The TUC has said that the move will "betray some of the lowest paid and most vulnerable workers in Britain."

6 May 2022| News

Ministers are abandoning plans to ensure that workers keep their tips, after promising to do so six years ago, in a move that has outraged trade unions.

According to insiders cited by the Financial Times, an Employment Bill, which the Government previously promised, will not be included in the Queen’s Speech.

In September, business minister Paul Scully said that the Government would take steps to make it “illegal” for companies to withhold tips from their employees and that legislation included in the Bill would have ensured “tips will go to those who worked for it.”

The proposal was created to prevent restaurants from taking a cut of tips rather than passing them on to employees. In a statement last year, the Department for Business said that the new legislation would help about two million people working in the hospitality industry.

The idea had first been proposed by Sajid Javid when he was Business Secretary in 2016 and was due to become law.

Some restaurants split tip money between supervisors and kitchen personnel.
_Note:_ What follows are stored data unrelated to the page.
$ cat src/rtl/init_sequencer.sv
module init_sequencer #(
  parameter int DW          = 8,
  parameter int N_DEF       = 16,
  parameter int N_CHAIN     = 4,
  parameter int HOLD_CYC    = 20,
  parameter int BUSY_CYC    = 300,
  parameter int SYNC_STAGES = 2,
  localparam int AW = (N_DEF > 1) ? $clog2(N_DEF) : 1,
  localparam int TW = $clog2(BUSY_CYC + 1)
) (
  input  logic          clk,
  input  logic          sup_a_ok,
  input  logic          sup_b_ok,
  input  logic          ext_rst_n,
  input  logic          vsync,
  output logic          rst_int_n,
  output logic          busy,
  output logic          wr_en,
  output logic [AW-1:0] wr_addr,
  output logic [DW-1:0] wr_data,
  output logic          wr_chain,
  output logic          chain_commit
);

  logic          arst_n;
  logic          src_sync_n;
  logic [DW-1:0] rom_data;
  logic          rom_chain;

  // Any low source asserts asynchronously; release passes the synchroniser.
  assign arst_n = sup_a_ok & sup_b_ok & ext_rst_n;

  init_rst_sync #(.STAGES(SYNC_STAGES)) u_sync (
    .clk    (clk),
    .arst_n (arst_n),
    .sync_n (src_sync_n)
  );

  init_seq_ctrl #(
    .HOLD_CYC (HOLD_CYC),
    .BUSY_CYC (BUSY_CYC),
    .N_DEF    (N_DEF),
    .AW       (AW),
    .TW       (TW)
  ) u_ctrl (
    .clk          (clk),
    .arst_n       (arst_n),
    .go           (src_sync_n),
    .vsync        (vsync),
    .rst_int_n    (rst_int_n),
    .busy         (busy),
    .wr_en        (wr_en),
    .wr_addr      (wr_addr),
    .chain_commit (chain_commit)
  );

  init_default_rom #(
    .N_DEF   (N_DEF),
    .N_CHAIN (N_CHAIN),
    .DW      (DW),
    .AW      (AW)
  ) u_rom (
    .addr  (wr_addr),
    .data  (rom_data),
    .chain (rom_chain)
  );

  assign wr_data  = wr_en ? rom_data : '0;
  assign wr_chain = wr_en & rom_chain;

endmodule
However, unions claim that a growing number of businesses are adding a discretionary service charge to consumers’ bills and retaining all or part of the fee without passing it on to employees.

Other policies in the proposed Bill would have included more predictable contracts, protection for pregnant employees, a single agency to enforce worker rights and making flexible working a default option for workers.

Unions responded to the news in the Financial Times to voice their frustration. 

Frances O’Grady, general secretary of the Trades Union Congress, said: 

“If the government fails to bring forward an employment bill at next week’s Queen’s Speech it will betray some of the lowest paid and most vulnerable workers in Britain.” 

They will have conned working people.”

Sharon Graham, general secretary of Unite, said:

“Every year this government promises action to ensure fair tipping, and then does precisely nothing to deliver on that promise.”